Personal information
- Full name: Wendy Patricia Acosta Salas
- Date of birth: 19 December 1989 (age 36)
- Place of birth: San Sebastián, Costa Rica
- Height: 1.65 m (5 ft 5 in)
- Position: Midfielder

Team information
- Current team: Herediano FF
- Number: 20

College career
- Years: Team / Apps / (Gls)
- Universidad de Costa Rica
- 2012: VCU Rams /  / (9)

Senior career*
- Years: Team / Apps / (Gls)
- 2013-2015: UD Moravia
- 2016: UD Granadilla Tenerife Sur / 13 / (1)
- 2016-2018: UD Moravia
- 2019-: Herediano

International career
- 2007–2017: Costa Rica / 59 / (18)

= Wendy Acosta =

Costa Rican footballer (born 1989)

Wendy Patricia Acosta Salas (born 19 December 1989) is a Costa Rican footballer who plays as a midfielder for Herediano FF and the Costa Rica women's national football team.

==Career==
===University of Costa Rica===
Acosta attended the University of Costa Rica.

===International===
On 28 April 2010, Acosta made her international debut against Honduras. On 7 October 2011, she scored her first ever international goal against El Salvador. In the following matches against Honduras and Guatemala, she again scored a goal in each match. Then on 22 January 2012, she scored a brace against Haiti. On 7 March, she scored a hat-trick against Belize, with goals in the twenty-sixth, forty-fourth and sixty-fifth minute during a match in which Costa Rica won 14–0. She would continue her scoring, as she found the net in consecutive matches against El Salvador and Panama.
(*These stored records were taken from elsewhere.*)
`src/rv_isa_pkg.sv`:
```
package rv_isa_pkg;

    // major opcodes of the supported subset
    typedef enum logic [6:0] {
        opc_op     = 7'b0110011,
        opc_op_imm = 7'b0010011,
        opc_lui    = 7'b0110111,
        opc_load   = 7'b0000011,
        opc_store  = 7'b0100011,
        opc_branch = 7'b1100011,
        opc_jal    = 7'b1101111
    } opcode_e;

    typedef enum logic [2:0] {
        alu_add,
        alu_sub,
        alu_and,
        alu_or,
        alu_xor,
        alu_pass_b, // lui
        alu_eq,
        alu_ne
    } alu_op_e;

    localparam logic [2:0] f3_add_sub = 3'b000;
    localparam logic [2:0] f3_xor     = 3'b100;
    localparam logic [2:0] f3_or      = 3'b110;
    localparam logic [2:0] f3_and     = 3'b111;
    localparam logic [2:0] f3_addi    = 3'b000;
    localparam logic [2:0] f3_ld      = 3'b011;
    localparam logic [2:0] f3_sd      = 3'b011;
    localparam logic [2:0] f3_beq     = 3'b000;
    localparam logic [2:0] f3_bne     = 3'b001;

    localparam logic [6:0] f7_base    = 7'b0000000;
    localparam logic [6:0] f7_sub     = 7'b0100000;

    localparam logic [31:0] nop_instr = 32'h0000_0013; // addi x0,x0,0

endpackage
```
`src/core_pkg.sv`:
```
package core_pkg;

    typedef struct packed {
        rv_isa_pkg::alu_op_e alu_op;
        logic                use_imm;   // operand b is the immediate
        logic                reg_we;
        logic                mem_re;
        logic                mem_we;
        logic                is_branch;
        logic                is_jal;
        logic                branch_ne;
    } ctrl_t;

    // ID/EX contents
    typedef struct packed {
        logic [63:0] pc;
        logic [31:0] instr;
        logic [4:0]  rs1;
        logic [4:0]  rs2;
        logic [4:0]  rd;
        logic [63:0] imm;
        ctrl_t       ctrl;
        logic        valid;
    } ex_stage_t;

    // EX/MEM contents
    typedef struct packed {
        logic [63:0] pc;
        logic [31:0] instr;
        logic [4:0]  rd;
        logic [63:0] result;     // alu result or link address
        logic [63:0] store_data;
        ctrl_t       ctrl;
        logic        valid;
    } mem_stage_t;

    typedef struct packed {
        logic [63:0] pc;
        logic [31:0] instr;
        logic [4:0]  rd;
        logic        reg_we;
        logic [63:0] wdata;
    } retire_t;

    typedef enum logic [1:0] {
        fwd_rf,
        fwd_mem,
        fwd_wb
    } fwd_sel_e;

endpackage

```
`src/decoder.sv`:
```
`timescale 1ns/1ns
module decoder (
    input  logic [31:0]         instr,
    output logic [4:0]          rs1,
    output logic [4:0]          rs2,
    output logic [4:0]          rd,
    output logic [63:0]         imm,
    output core_pkg::ctrl_t     ctrl
);

    logic [6:0]  opcode;
    logic [2:0]  funct3;
    logic [6:0]  funct7;
    logic [63:0] imm_i, imm_s, imm_b, imm_u, imm_j;

    assign opcode = instr[6:0];
    assign funct3 = instr[14:12];
    assign funct7 = instr[31:25];
    assign rd     = instr[11:7];

    assign imm_i = {{52{instr[31]}}, instr[31:20]};
    assign imm_s = {{52{instr[31]}}, instr[31:25], instr[11:7]};
    assign imm_b = {{51{instr[31]}}, instr[31], instr[7], instr[30:25], instr[11:8], 1'b0};
    assign imm_u = {{32{instr[31]}}, instr[31:12], 12'b0};
    assign imm_j = {{43{instr[31]}}, instr[31], instr[19:12], instr[20], instr[30:21], 1'b0};

    always_comb begin
        ctrl = '0;          // unknown opcode decodes as a bubble
        ctrl.alu_op = rv_isa_pkg::alu_add;
        imm  = imm_i;
        rs1  = instr[19:15];
        rs2  = 5'd0;        // only set when really read, avoids false stalls
        case (opcode)
            rv_isa_pkg::opc_op: begin
                rs2 = instr[24:20];
                ctrl.reg_we = 1'b1;
                case (funct3)
                    rv_isa_pkg::f3_add_sub: ctrl.alu_op = (funct7 == rv_isa_pkg::f7_sub) ?
                                            rv_isa_pkg::alu_sub : rv_isa_pkg::alu_add;
                    rv_isa_pkg::f3_xor: ctrl.alu_op = rv_isa_pkg::alu_xor;
                    rv_isa_pkg::f3_or:  ctrl.alu_op = rv_isa_pkg::alu_or;
                    rv_isa_pkg::f3_and: ctrl.alu_op = rv_isa_pkg::alu_and;
                    default:            ctrl.reg_we = 1'b0;
                endcase
            end
            rv_isa_pkg::opc_op_imm: begin
                ctrl.use_imm = 1'b1;
                ctrl.reg_we  = (funct3 == rv_isa_pkg::f3_addi);
            end
            rv_isa_pkg::opc_lui: begin
                rs1 = 5'd0;
                imm = imm_u;
                ctrl.alu_op  = rv_isa_pkg::alu_pass_b;
                ctrl.use_imm = 1'b1;
                ctrl.reg_we  = 1'b1;
            end
            rv_isa_pkg::opc_load: begin
                ctrl.use_imm = 1'b1;
                ctrl.mem_re  = (funct3 == rv_isa_pkg::f3_ld);
                ctrl.reg_we  = (funct3 == rv_isa_pkg::f3_ld);
            end
            rv_isa_pkg::opc_store: begin
                rs2 = instr[24:20];
                imm = imm_s;
                ctrl.use_imm = 1'b1;
                ctrl.mem_we  = (funct3 == rv_isa_pkg::f3_sd);
            end
            rv_isa_pkg::opc_branch: begin
                rs2 = instr[24:20];
                imm = imm_b;
                ctrl.is_branch = (funct3 == rv_isa_pkg::f3_beq) || (funct3 == rv_isa_pkg::f3_bne);
                ctrl.branch_ne = (funct3 == rv_isa_pkg::f3_bne);
                ctrl.alu_op = ctrl.branch_ne ? rv_isa_pkg::alu_ne : rv_isa_pkg::alu_eq;
            end
            rv_isa_pkg::opc_jal: begin
                rs1 = 5'd0;
                imm = imm_j;
                ctrl.is_jal = 1'b1;
                ctrl.reg_we = 1'b1;
            end
            default: rs1 = 5'd0;
        endcase
        if (rd == 5'd0) ctrl.reg_we = 1'b0; // x0 writes retire without a write
    end

endmodule

```
`config.mk`:
```
export PLATFORM = sky130hd
export DESIGN_NAME = decoder
export DESIGN_NICKNAME = d
export VERILOG_FILES = /design/src/rv_isa_pkg.sv /design/src/core_pkg.sv /design/src/decoder.sv
export SDC_FILE = /design/constraint.sdc
export NUM_CORES = 1
export LEC_CHECK = 0
export BUFFER_PORTS_ARGS = -buffer_cell sky130_fd_sc_hd__buf_2
export CORE_ASPECT_RATIO = 0.75
export CORE_UTILIZATION = 34
export DETAILED_ROUTE_END_ITERATION = 12
export PLACE_DENSITY = 0.83
export SKIP_LAST_GASP = 1
export SLEW_MARGIN = 20
export SYNTH_ARGS = -nofsm -noshare
export SYNTH_HDL_FRONTEND = slang
export SYNTH_SLANG_ARGS = --single-unit
```
`constraint.sdc`:
```
create_clock -name vclk -period 1.8
set_input_delay 0.09 -clock vclk [all_inputs]
set_output_delay 0.09 -clock vclk [all_outputs]
set_load 0.02 [all_outputs]
```
==> flow_summary.yaml, run 1 <==
run_status:
  status: "completed"
global_route:
  grtUsageTotal: 0.191
  grt_max_degree: 34
  grt_pass1_wl_mm: 4.92
  grt_remaining_overflow: 0
  antenna_found_initial: 0
  grt_pass1_vias: 1084
timing:
  fmax_mhz: 607
  setup_viol: 0
  final_hold_viol_count: 0
  fin_tns_setup_ns: 0
  maxSlewViolCount: 0
  period_needed_ns: 1.65
  rsz0062_at_grt: "false"
  setup_ws_ns: 0.153
  worstMarginPinSlew_ns: 0.557
  slew-limit-headroom: 0.628
  fin_crit_sh: 0.915
  holdWs_ns: 0.427
power:
  power_uw: 348
  power.leakage_nw: 0.873
  ir_worst_vdd_mv: 0.180
  powerDensity_nw_per_um2: 259
logic_synthesis:
  synth_cells: 148
  yosysWarnings: 0
  syn_area_um2: 973
  syn-num-nets: 180
  synth_top_area_cell: "buf_4"
  syn_avg_cell_area_um2: 6.58
  synth_area_leaders: "buf_4, a21o_1, nor2_1"
  yosys-top-cells-count: "buf_4, a21o_1, nor2_1"
  synth_top_area_frac: 0.293
  yosys.cell_count.top_type: "buf_4"
  synth-seq-area-share: 0
  synthDistinctLibCells: 38
setup_path:
  crit_fanout: 8
  start_kind: "input port"
  worstPathArrival_ns: 1.56
  cp.required_ns: 1.71
  criticalPathCategory: "input port to output pin"
  cp-end-kind: "output pin"
detailed_routing:
  drt-initial-drc-count: 70
  drt.antenna.violating_nets: 0
  post_drt_wl_per_cell_um: 11.6
  drc: 0
  vias_per_cell: 4.74
  finalWirelength_mm: 3.12
  vias: 1270
  first_pass_iters: 5
die:
  dieArea_um2: 3080
  start_util: 0.366
  die_x_um: 63.8
  die_y_um: 48.3
  core_um2: 2660
  ioPinCount: 121
  rows: 16
clock_tree:
  hold_buffers: 0
  post-cts-setup-buffers: 0
  cts_resized: 0
cells_and_area:
  final_area_um2: 1350
  drive_above_1_share: 0.612
  layout.nets: 266
  post-route-util: 0.505
  diodes: 0
  seq_cell_count: 0
  clkbuf_count: 0
  area_growth_pct: 38.2
  fillers: 299
  final_cell_count_no_fill: 268
  seqCellArea_um2: 0
placed_design:
  dpl-instance-area_um2: 1350
  gp_congestion: 0.878
  pre_cts_ws_ns: 0.153
  portBuffers: 121
  post-place-cells: 268
  hpwl_mm: 2.59
hold_path:
  hp-class: "input port to output pin"
job:
  drv_cap: 0
## per-layer routing
metal / GRT usage / part of all wire / vias to the layer above
met5: 0 / 0 / -
met4: 0.00758 / 0 / 0
met3: 0.0165 / 0.089 / 0
met2: 0.369 / 0.49 / 65
met1: 0.237 / 0.42 / 572
li1: - / - / 633
## worst paths after layout
check | startpoint | to | slack, ns | cells past startpoint
setup / recovery | instr[6] | imm[15] | 0.15 | 6
hold / removal | instr[9] | rd[2] | 0.43 | 2
## cell type report
cell class	count	area, µm²	share of cell area
Timing Repair Buffer	130	673	0.500
Multi-Input combinational cell	94	597	0.444
Tap cell	36	45.0	0.0335
Inverter	8	30.0	0.0223
## cells by family after synthesis
group                  share of synthesized area
and+or+nand+nor                            0.347
AOI/OAI and AO/OA                          0.256
muxes                                     0.0103
buffers and inverters                      0.387
## power by group
group | total, mW | switching (mW) | leakage, nW | internal [mW]
Combinational | 0.348 | 0.219 | 0.873 | 0.130
Sequential | 0 | 0 | 0 | 0
Clock | 0 | 0 | 0 | 0
## cell usage in the layout, fill, tap and decap left out, types with 2 or more instances in the layout
master / synthesis / routed
a21o_2: 2 / 2
nand4_1: 3 / 3
o21ai_0: 2 / 2
and2_2: 6 / 6
nor2_1: 14 / 14
a21oi_1: 3 / 3
buf_2: 1 / 121
buf_4: 38 / 9
a21o_1: 18 / 18
nor3_1: 3 / 3
inv_1: 8 / 8
nor4b_1: 2 / 2
nand2_1: 9 / 9
o31ai_1: 4 / 4
nor2b_1: 6 / 6
nand3b_1: 2 / 2
## critical path, cell delays in order
cell     delay [ns]
buf_2          0.11
or3b_4         0.40
a21oi_1        0.37
nor2b_1        0.23
a21o_1         0.20
buf_2          0.15
No activity file was read; power rests on OpenSTA's default activity.
==> inputs of run 2 (changes only) <==
Settings changed: RECOVER_POWER from default to 100.
==> run 2 against run 1 <==
Non-clock buffer count stayed put. Die area stayed put. Routed wire length is 0.61% higher. Core utilization is 3.8 points lower. Sequential cell count stayed put. Critical path depth stayed put. Sequential share of layout area stayed put. Combinational power is 4% lower. Final cell count stayed put. Critical endpoint unchanged.
==> flow_summary.yaml, run 2 (synthesis results as in run 1) <==
placed_design:
  gp_congestion: 0.878
  hpwl_mm: 2.59
  pre_cts_ws_ns: 0.153
  dpl-instance-area_um2: 1350
  portBuffers: 121
  post-place-cells: 268
die:
  start_util: 0.366
  core_um2: 2660
  ioPinCount: 121
  dieArea_um2: 3080
  die_y_um: 48.3
  rows: 16
  die_x_um: 63.8
clock_tree:
  cts_resized: 0
  post-cts-setup-buffers: 0
  hold_buffers: 0
global_route:
  grt_pass1_vias: 1084
  antenna_found_initial: 0
  grt_pass1_wl_mm: 4.92
  grt_remaining_overflow: 0
  grtUsageTotal: 0.191
  grt_max_degree: 34
cells_and_area:
  final_area_um2: 1240
  layout.nets: 266
  area_growth_pct: 27.8
  final_cell_mix: "clkbuf_1, buf_2, a21o_1"
  diodes: 0
  final_cell_count_no_fill: 268
  layout_commonest_cell: "clkbuf_1"
  seq_cell_count: 0
  clkbuf_count: 0
  drive_above_1_share: 0.302
  fillers: 326
  seqCellArea_um2: 0
setup_path:
  crit_fanout: 8
  cp.required_ns: 1.71
  worstPathArrival_ns: 1.57
  criticalPathCategory: "input port to output pin"
  start_kind: "input port"
  cp-end-kind: "output pin"
job:
  drv_cap: 0
timing:
  final_hold_viol_count: 0
  setup_ws_ns: 0.137
  slew-limit-headroom: 0.323
  maxSlewViolCount: 0
  period_needed_ns: 1.66
  fmax_mhz: 601
  fin_tns_setup_ns: 0
  rsz0062_at_grt: "false"
  setup_viol: 0
  worstMarginPinSlew_ns: 1.02
  fin_crit_sh: 0.924
power:
  powerDensity_nw_per_um2: 268
  power.leakage_nw: 0.645
  ir_worst_vdd_mv: 0.169
detailed_routing:
  drt-initial-drc-count: 61
  first_pass_iters: 4
  drt.antenna.violating_nets: 0
  finalWirelength_mm: 3.14
  vias: 1278
  post_drt_wl_per_cell_um: 11.7
  vias_per_cell: 4.77
  drc: 0
hold_path:
  hp-class: "input port to output pin"
run_status:
  status: "completed"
On 16 March 2013, Acosta scored twice in a match against Nicaragua. There she found the net in the first half of the match, in the fourteenth and twentieth minute. Costa Rica won that match 4–0. She again scored in a 6–1 victory for Costa Rica against Martinique, finding the net in the thirty-second minute before she was substituted for Carol Sanchez in the sixty-second minute. Through victory in that match, Costa Rica was "one match away from" the 2015 FIFA Women's World Cup. On 5 March 2015, Acosta scored a single goal against Bosnia and Herzegovina, which helped Costa Rica win a match in the Istria Cup.

===Club===
In 2015, Acosta was invited for a trial by Swedish club AIK.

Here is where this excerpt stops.